3. Low-Level Design (LLD)

                               PRIMARY REGION (East US)
+-----------------------------------------------------------------------+
| HUB VNet: vnet-hub (10.0.0.0/16)                                      |
|   +-----------------------+                                           |
|   | ExpressRoute Gateway  |                                           |
|   | (Ultra Performance)   |                                           |
|   +-----------|-----------+                                           |
|               |                                                       |
|               v (Connection)                                          |
+---------------|-------------------------------------------------------+
                |
+---------------|-------------------------------------------------------+
| AVS PRIVATE CLOUD (192.168.0.0/22)                                    |
|   +-----------------------+                                           |
|   | vCenter Server        |                                           |
|   | NSX-T Manager         |                                           |
|   | HCX Manager           |                                           |
|   +-----------------------+                                           |
|   | Cluster 1 (3 Hosts)   |                                           |
|   | [VM 1] [VM 2]         |                                           |
|   +-----------------------+                                           |
+-----------------------------------------------------------------------+

                               SECONDARY REGION (West US)
+-----------------------------------------------------------------------+
| AVS PRIVATE CLOUD (DR)                                                |
|   +-----------------------+                                           |
|   | SRM (Site Recovery)   |                                           |
|   | (Replica VMs)         |                                           |
|   +-----------------------+                                           |
+-----------------------------------------------------------------------+

4. Component Rationale

  • HCX (Hybrid Cloud Extension): The magic tool that migrates VMs live (vMotion) from On-Prem to Azure.
  • ExpressRoute Gateway: Required in the Hub to route traffic to AVS.

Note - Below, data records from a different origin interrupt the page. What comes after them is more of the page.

**src/rtl/dtmr_pkg.sv**
```systemverilog
package dtmr_pkg;
    localparam int NCOPY = 3;

    typedef enum logic [1:0] {
        ROLE_STBY = 2'b00,
        ROLE_ACT  = 2'b01,
        ROLE_RPR  = 2'b10
    } role_t;

    typedef enum logic {
        ST_DUPLEX = 1'b0,
        ST_VOTE   = 1'b1
    } mode_t;

    typedef enum logic [1:0] {
        V_PAIR_OK = 2'd0,
        V_A_BAD   = 2'd1,
        V_B_BAD   = 2'd2,
        V_NO_MAJ  = 2'd3
    } verdict_t;

    typedef struct packed {
        logic [1:0] a;     // lower-index in-service copy
        logic [1:0] b;     // higher-index in-service copy
        logic [1:0] s;     // spare copy
        logic       s_ok;  // a spare exists
    } sel_t;

    function automatic sel_t pick(input role_t r0, input role_t r1, input role_t r2);
        sel_t v;
        v = '0;
        if (r0 == ROLE_ACT) begin
            v.a = 2'd0;
            v.b = (r1 == ROLE_ACT) ? 2'd1 : 2'd2;
        end else begin
            v.a = 2'd1;
            v.b = 2'd2;
        end
        if (r0 == ROLE_STBY) begin
            v.s = 2'd0; v.s_ok = 1'b1;
        end else if (r1 == ROLE_STBY) begin
            v.s = 2'd1; v.s_ok = 1'b1;
        end else if (r2 == ROLE_STBY) begin
            v.s = 2'd2; v.s_ok = 1'b1;
        end
        return v;
    endfunction
endpackage

```
**src/rtl/dtmr_delay.sv**
```systemverilog
module dtmr_delay #(
    parameter int DEPTH = 2
) (
    input  logic clk,
    input  logic rst,
    input  logic d,
    output logic q
);
    logic [DEPTH-1:0] sr;

    generate
        if (DEPTH == 1) begin : g_one
            always_ff @(posedge clk) begin
                if (rst) sr <= '0;
                else     sr <= d;
            end
        end else begin : g_many
            always_ff @(posedge clk) begin
                if (rst) sr <= '0;
                else     sr <= {sr[DEPTH-2:0], d};
            end
        end
    endgenerate

    assign q = sr[DEPTH-1];
endmodule

```
**src/rtl/dtmr_vote.sv**
```systemverilog
module dtmr_vote
    import dtmr_pkg::*;
#(
    parameter int DW = 8
) (
    input  logic [DW-1:0] va,
    input  logic [DW-1:0] vb,
    input  logic [DW-1:0] vs,
    output verdict_t      verdict
);
    always_comb begin
        if (va == vb)      verdict = V_PAIR_OK;
        else if (vs == va) verdict = V_B_BAD;
        else if (vs == vb) verdict = V_A_BAD;
        else               verdict = V_NO_MAJ;
    end

    always_comb begin
        if (verdict == V_A_BAD) assert_blame_a_R4: assert (vs == vb && va != vb);
        if (verdict == V_B_BAD) assert_blame_b_R4: assert (vs == va && va != vb);
    end
endmodule

```
**src/rtl/dtmr_checksum.sv**
```systemverilog
module dtmr_checksum #(
    parameter int DW = 8
) (
    input  logic          clk,
    input  logic          rst,
    input  logic          d_valid,
    input  logic [DW-1:0] d,
    input  logic          strobe,
    input  logic [DW-1:0] ref_sum,
    output logic          fault
);
    logic [DW-1:0] acc;

    always_ff @(posedge clk) begin
        if (rst) begin
            acc   <= '0;
            fault <= 1'b0;
        end else if (strobe) begin
            acc <= '0;
            if (acc != ref_sum) fault <= 1'b1;
        end else if (d_valid) begin
            acc <= {acc[DW-2:0], acc[DW-1]} ^ d;
        end
    end

    assert_fault_sticky_R9: assert property (@(posedge clk) disable iff (rst)
        fault |=> fault);
endmodule

```
**src/rtl/dtmr_arbiter.sv**
```systemverilog
module dtmr_arbiter
    import dtmr_pkg::*;
#(
    parameter int DW       = 8,
    parameter int PROP_DLY = 2
) (
    input  logic                clk,
    input  logic                rst,
    input  logic                in_valid,
    input  logic [NCOPY*DW-1:0] copy_out,
    output logic                out_valid,
    output logic [DW-1:0]       out_data,
    output logic [NCOPY-1:0]    wake_o,
    output logic [2*NCOPY-1:0]  role_o,
    output logic                repair_req_o,
    output logic [1:0]          repair_id_o,
    input  logic                repair_ack_i,
    output logic                self_fault_o,
    output logic                fatal_o,
    input  logic                chk_strobe_i,
    input  logic [DW-1:0]       chk_ref_i,
    output logic                ctrl_fault_o
);
    role_t         role_q [NCOPY];
    mode_t         mode_q;
    logic          rep_pend_q;
    logic [1:0]    rep_id_q;
    logic          self_q, fatal_q, out_v_q;
    logic [DW-1:0] out_d_q;
    logic [DW-1:0] cv [NCOPY];
    logic          smp;
    sel_t          sel;
    logic [DW-1:0] va, vb, vs;
    verdict_t      verdict;

    genvar gi;
    generate
        for (gi = 0; gi < NCOPY; gi++) begin : g_copy
            assign cv[gi]       = copy_out[gi*DW +: DW];
            assign role_o[2*gi +: 2] = role_q[gi];
            assign wake_o[gi]   = (role_q[gi] == ROLE_ACT) ||
                                  (mode_q == ST_VOTE && role_q[gi] == ROLE_STBY);
        end
    endgenerate

    dtmr_delay #(.DEPTH(PROP_DLY)) u_dly (
        .clk(clk), .rst(rst), .d(in_valid), .q(smp)
    );

    assign sel = pick(role_q[0], role_q[1], role_q[2]);
    assign va  = cv[sel.a];
    assign vb  = cv[sel.b];
    assign vs  = cv[sel.s];

    dtmr_vote #(.DW(DW)) u_vote (
        .va(va), .vb(vb), .vs(vs), .verdict(verdict)
    );

    always_ff @(posedge clk) begin
        if (rst) begin
            role_q[0]  <= ROLE_ACT;
            role_q[1]  <= ROLE_ACT;
            role_q[2]  <= ROLE_STBY;
            mode_q     <= ST_DUPLEX;
            rep_pend_q <= 1'b0;
            rep_id_q   <= 2'd0;
            self_q     <= 1'b0;
            fatal_q    <= 1'b0;
            out_v_q    <= 1'b0;
            out_d_q    <= '0;
        end else begin
            out_v_q <= 1'b0;
            if (repair_ack_i && rep_pend_q) begin
                role_q[rep_id_q] <= ROLE_STBY;
                rep_pend_q       <= 1'b0;
            end
            if (smp) begin
                if (mode_q == ST_DUPLEX) begin
                    if (va == vb) begin
                        out_v_q <= 1'b1;
                        out_d_q <= va;
                    end else if (sel.s_ok) begin
                        mode_q <= ST_VOTE;
                    end else begin
                        fatal_q <= 1'b1;
                    end
                end else begin
                    mode_q <= ST_DUPLEX;
                    case (verdict)
                        V_PAIR_OK: begin
                            self_q  <= 1'b1;
                            out_v_q <= 1'b1;
                            out_d_q <= va;
                        end
                        V_A_BAD: begin
                            role_q[sel.a] <= ROLE_RPR;
                            role_q[sel.s] <= ROLE_ACT;
                            rep_pend_q    <= 1'b1;
                            rep_id_q      <= sel.a;
                            out_v_q       <= 1'b1;
                            out_d_q       <= vb;
                        end
                        V_B_BAD: begin
                            role_q[sel.b] <= ROLE_RPR;
                            role_q[sel.s] <= ROLE_ACT;
                            rep_pend_q    <= 1'b1;
                            rep_id_q      <= sel.b;
                            out_v_q       <= 1'b1;
                            out_d_q       <= va;
                        end
                        default: fatal_q <= 1'b1;
                    endcase
                end
            end
        end
    end

    assign out_valid    = out_v_q;
    assign out_data     = out_d_q;
    assign repair_req_o = rep_pend_q;
    assign repair_id_o  = rep_id_q;
    assign self_fault_o = self_q;
    assign fatal_o      = fatal_q;

    dtmr_checksum #(.DW(DW)) u_sum (
        .clk(clk), .rst(rst), .d_valid(out_v_q), .d(out_d_q),
        .strobe(chk_strobe_i), .ref_sum(chk_ref_i), .fault(ctrl_fault_o)
    );

    assert_mismatch_dropped_R3: assert property (@(posedge clk) disable iff (rst)
        (smp && mode_q == ST_DUPLEX && va != vb) |=> !out_valid);
    assert_req_held_R5: assert property (@(posedge clk) disable iff (rst)
        (repair_req_o && !repair_ack_i) |=> (repair_req_o && $stable(repair_id_o)));
    assert_ack_clears_R6: assert property (@(posedge clk) disable iff (rst)
        (repair_req_o && repair_ack_i) |=> !repair_req_o);
    assert_self_sticky_R7: assert property (@(posedge clk) disable iff (rst)
        self_fault_o |=> self_fault_o);
    assert_fatal_sticky_R8: assert property (@(posedge clk) disable iff (rst)
        fatal_o |=> fatal_o);
    assert_two_active_R10: assert property (@(posedge clk) disable iff (rst)
        $countones({role_q[0] == ROLE_ACT, role_q[1] == ROLE_ACT,
                    role_q[2] == ROLE_ACT}) == 2);
    assert_wake_R10: assert property (@(posedge clk) disable iff (rst)
        $countones(wake_o) == ((mode_q == ST_VOTE) ? 3 : 2));
endmodule

```
**config.mk**
```make
export PLATFORM = sky130hd
export DESIGN_NAME = dtmr_arbiter
export DESIGN_NICKNAME = d
export VERILOG_FILES = /design/src/rtl/dtmr_pkg.sv /design/src/rtl/dtmr_delay.sv /design/src/rtl/dtmr_vote.sv /design/src/rtl/dtmr_checksum.sv /design/src/rtl/dtmr_arbiter.sv
export SDC_FILE = /design/constraint.sdc
export NUM_CORES = 1
export LEC_CHECK = 0
export ABC_AREA = 1
export CAP_MARGIN = 20
export CORE_MARGIN = 2
export CORE_UTILIZATION = 40
export DETAILED_ROUTE_END_ITERATION = 8
export PLACE_DENSITY_LB_ADDON = 0.05
export SYNTH_ARGS = -nofsm -noshare
export SYNTH_HDL_FRONTEND = slang
export SYNTH_SLANG_ARGS = --single-unit
```
**constraint.sdc**
```tcl
create_clock -name clk -period 2.08 [get_ports clk]
set_input_delay 0.312 -clock clk [delete_from_list [all_inputs] [get_ports clk]]
set_output_delay 0.312 -clock clk [all_outputs]
set_load 0.005 [all_outputs]
```
==> impl_table.tex <==
\begin{tabular}{lr}
\hline
Metric & Value \\
\hline
\multicolumn{2}{l}{\textbf{Synthesis}} \\
Dominant cell type by area after synthesis & nand2\_1 \\
Main area contributors after synthesis & nand2\_1 22\%, dfxtp\_1 21\%, nand3\_1 15\%, inv\_1 8.9\%, nor2\_1 6.6\% \\
Flops \& latches, synth & 32 \\
Area share of the leading cell type in the synthesized netlist & 0.218 \\
Count of cell types in the netlist & 39 \\
Total of warnings raised by yosys & 0 \\
Gate Count Post-Synth & 530 \\
Average size of a mapped cell & around 5.7 sq um \\
Post-Synthesis Cell Area & between 2000 and 3000 sq um \\
Sequential fraction of the synthesis area & 0.214 \\
Post-synthesis net count & 567 \\
\multicolumn{2}{l}{\textbf{CTS}} \\
Number of hold-repair buffers added at the cts stage & 0 \\
CTS Buffer Depth & 2 \\
TritonCTS clock tree & yes \\
Number of clock sinks seen by CTS & 32 \\
Clock latency on the worst-skew pair & between 0.2 and 0.3 ns \\
H-tree depth & 2 \\
CTS root buffer & clkbuf\_8 \\
Number of clock buffers inserted by TritonCTS & 5 \\
CTS clk-pin slew, worst paths & roughly 0.060 ns \\
\multicolumn{2}{l}{\textbf{STA}} \\
Headroom to the max-slew limit & 0.706 \\
RSZ-0062 raised after global routing & true \\
Number of pins with negative max-slew slack in the final report & 0 \\
Period Utilization, post-route & 1.08 \\
Highest Clock Rate & $\sim$440 MHz \\
Count of final hold-check violations & 0 \\
Setup ws final & -0.174 ns \\
Actual slew at the worst max-slew pin & around 0.44 ns \\
Worst Clk Skew & around 0.0021 ns \\
Final setup fails & 18 \\
Final critical-path required period & approximately 2.3 ns \\
\multicolumn{2}{l}{\textbf{Setup path}} \\
Category of the critical setup timing path & reg2reg \\
RR Startpoint & role\_q[0][0]\$\_SDFFE\_PP1P\_ \\
FF-to-FF setup slack & -0.17 ns \\
Worst-path fanout max & 5 \\
Crit path required time & between 2 and 2.5 ns \\
Worst Reg2Reg Path Length in Cells & 16 \\
Critical Path AT & approximately 2.4 ns \\
Startpoint types & register \\
Endpoint type of the worst setup path & register \\
Worst reg2reg endpoint & out\_data[0]\$\_SDFFE\_PP0P\_ \\
\multicolumn{2}{l}{\textbf{Min path}} \\
Number of cells on the worst hold path & 2 \\
Worst min-delay path endpoint & u\_dly.sr[1]\$\_SDFF\_PP0\_ \\
HP Class & reg2reg \\
Hold wc startpoint & u\_dly.sr[0]\$\_SDFF\_PP0\_ \\
\multicolumn{2}{l}{\textbf{Global routing}} \\
Total global routing overflow & 0 \\
Antenna violations before repair & 0 \\
Via count of the first global-routing pass & $\sim$3600 \\
Maximum number of pins on one net before global-route repair & 16 \\
First-pass GRT wire length & $\sim$17 mm \\
Total global routing track utilization & 0.249 \\
\multicolumn{2}{l}{\textbf{Floorplanning}} \\
Cell row count & 31 \\
Die extent in y & about 91 um \\
Core ar. & 7250 sq um \\
Die width & 90.6 um \\
Overall die area & just over 8000 sq um \\
Top-Level Pins & 61 \\
Initial core utilization & 0.413 \\
\multicolumn{2}{l}{\textbf{Pwr}} \\
Clock share of power & 0.320 \\
Power Total & 1.57 mW \\
Worst VDD drop & $\sim$0.00022 V \\
LEAKAGE & $\sim$2.5 nW \\
Switching fraction of total power & 0.281 \\
Power Internal & 1.13 mW \\
Sequential Power Share & 0.399 \\
Total net switching power & about 0.44 mW \\
PwrDens & roughly 310 nW/um\^{}2 \\
Combinational group share of total power & 0.281 \\
\multicolumn{2}{l}{\textbf{Drt}} \\
\# DRC & 0 \\
Via count normalized by instance count & roughly 5.1 \\
DR pass1 iterations & 4 \\
Routed WL & $\sim$11 mm \\
Antenna Violating Nets Remaining & 0 \\
Detailed router's first-iteration violation count & 146 \\
Via count & between 3000 and 4000 \\
Avg WL per Cell & 13.8 um \\
\multicolumn{2}{l}{\textbf{Outcome}} \\
Result of the run & complete, but fails checks \\
Failing checks & setup timing \\
\multicolumn{2}{l}{\textbf{Placed design}} \\
Worst slack, placed & -0.309 ns \\
Number of port buffers & 60 \\
DP Wirelength & around 7.0 mm \\
Routability cong. & around 0.95 \\
\multicolumn{2}{l}{\textbf{Layout}} \\
Count of fill cells added during filler insertion & 631 \\
Final core occ & 0.687 \\
Synth-to-layout area growth & 66.3\% \\
Number of diodes & 0 \\
NumNets Final & $\sim$700 \\
Layout cell share with drive strength beyond 1 & 0.321 \\
\multicolumn{2}{l}{\textbf{Job}} \\
Number of maximum-capacitance constraint violations & 0 \\
\hline
\end{tabular}
## synth_stat cells, drive strengths merged
library cell,number
clkbuf,5
o21a,1
o211a,1
nand2,184
buf,13
nand3,94
nand3b,2
xor2,8
or2,7
o31ai,1
nand4,3
dfxtp,32
clkinv,1
o21ai,21
nor2,59
a21oi,11
inv,76
o41ai,1
xnor2,4
o22ai,1
o21bai,2
nor3,3
## per-stage QoR
stage               hold slack [ns]  cells  instance area [sq um]  TNS (ns)
floorplan                     0.388    530                   3000         0
global placement              0.403    726                   4010     -3.34
detailed placement            0.398    726                   4010     -4.14
CTS                           0.412    760                   4690    -0.914
global route                  0.427    765                   4990     -4.82
finish                        0.409    765                   4990     -1.93
## area by class of cell
class | count | area, sq um | share of cell area
Timing Repair Buffer | 143 | 1420 | 0.286
Tap cell | 99 | 124 | 0.0248
Sequential cell | 32 | 651 | 0.130
Inverter | 77 | 307 | 0.0615
Multi-Input combinational cell | 407 | 2380 | 0.478
Clock buffer | 7 | 96.3 | 0.0193
## cell usage in the layout (no fill, tap or decap), drive strengths merged
cell type	count
xor2	8
nor3	3
dfxtp	32
a21oi	11
o21a	1
o21ai	21
nand3	96
o22ai	1
nand4	3
or2	7
o21bai	2
nand3b	2
nor2	59
o41ai	1
o31ai	1
xnor2	4
o211a	1
inv	77
buf	82
clkbuf	8
nand2	186
clkdlybuf4s50	60
## metal layers
metal / part of all wire / global-route usage
met1: 0.41 / 0.297
met2: 0.49 / 0.445
met3: 0.053 / 0.0275
met4: 0.042 / 0.113
met5: 0 / 0
## power by group through the flow
| stage | sequential (mW) | combinational (mW) | clock (mW) |
|---|---|---|---|
| 2_1_floorplan | 0.639 | 0.195 | 0 |
| 3_3_place_gp | 0.640 | 0.354 | 0 |
| 3_5_place_dp | 0.641 | 0.359 | 0 |
| 4_1_cts | 0.626 | 0.395 | 0.517 |
| 5_1_grt | 0.626 | 0.483 | 0.543 |
| 6_report | 0.626 | 0.441 | 0.502 |
## timing repair
| action | 4_1_cts | 5_1_grt |
|---|---|---|
| pin swaps | 26 | 44 |
| gates resized for setup | 84 | 69 |
| endpoints found under the setup margin | 20 | 20 |
| setup buffers | 20 | 7 |
| gates cloned | 7 | 1 |
## state kept, by name (all words and copies together) (netlist names)
signal	flops
self_fault_o	1
mode_q	1
out_data	8
u_sum.fault	1
out_valid	1
u_sum.acc	8
role_q	6
fatal_o	1
repair_req_o	1
u_dly.sr	2
repair_id_o	2
## worst max-delay path by stage
stage / from / to / slack [ns] / cells after the start
final: role_q[0][0]$_SDFFE_PP1P_ / out_data[0]$_SDFFE_PP0P_ / -0.17 / 16
after global routing: role_q[0][0]$_SDFFE_PP1P_ / out_data[7]$_SDFFE_PP0P_ / -0.34 / 17
after CTS: role_q[0][1]$_SDFFE_PP0P_ / out_data[0]$_SDFFE_PP0P_ / -0.11 / 17
after detailed placement: role_q[0][0]$_SDFFE_PP1P_ / out_data[0]$_SDFFE_PP0P_ / -0.31 / 15
after global placement: role_q[0][1]$_SDFFE_PP0P_ / out_data[4]$_SDFFE_PP0P_ / -0.25 / 15
after floorplan: role_q[0][0]$_SDFFE_PP1P_ / out_data[1]$_SDFFE_PP0P_ / 0.05 / 17
## critical path, stage by stage, from the launching register on
cell,delay (ns)
dfxtp_4,0.38
inv_6,0.04
buf_6,0.12
nand2_8,0.07
nand3_4,0.14
buf_8,0.17
or2_4,0.25
nand3_2,0.06
nand2_2,0.07
inv_2,0.05
nand2_2,0.06
nor2_4,0.12
nand2_4,0.11
nand3_4,0.15
nand3_4,0.15
o21bai_4,0.15
nor2_1,0.05
## kinds of logic (layout without fill, tap and decap cells)
family,after synthesis,after routing,share of synthesized area
and+or+nand+nor,352,356,0.528
buffers and inverters,95,227,0.149
AOI/OAI and AO/OA,39,39,0.0743
DFF,32,32,0.214
xor gates and xnor gates,12,12,0.0351
Power figures use the tool's default switching activity.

5. Strategy: High Availability (HA)

  • vSphere HA: Standard VMware HA restarts VMs if a host fails.
  • Azure: Azure automatically replaces a failed hardware host in minutes.

6. Strategy: Disaster Recovery (DR)

  • Implementation: VMware SRM (Site Recovery Manager).
  • Process: Replicate VMs to a secondary AVS Private Cloud in West US.

7. Strategy: Backup

  • Tool: Azure Backup Server (MABS) or 3rd party (Veeam) running inside AVS.

8. Strategy: Security

  • NSX-T: Micro-segmentation firewall built into the hypervisor.
  • Encryption: vSAN encryption (Data at rest).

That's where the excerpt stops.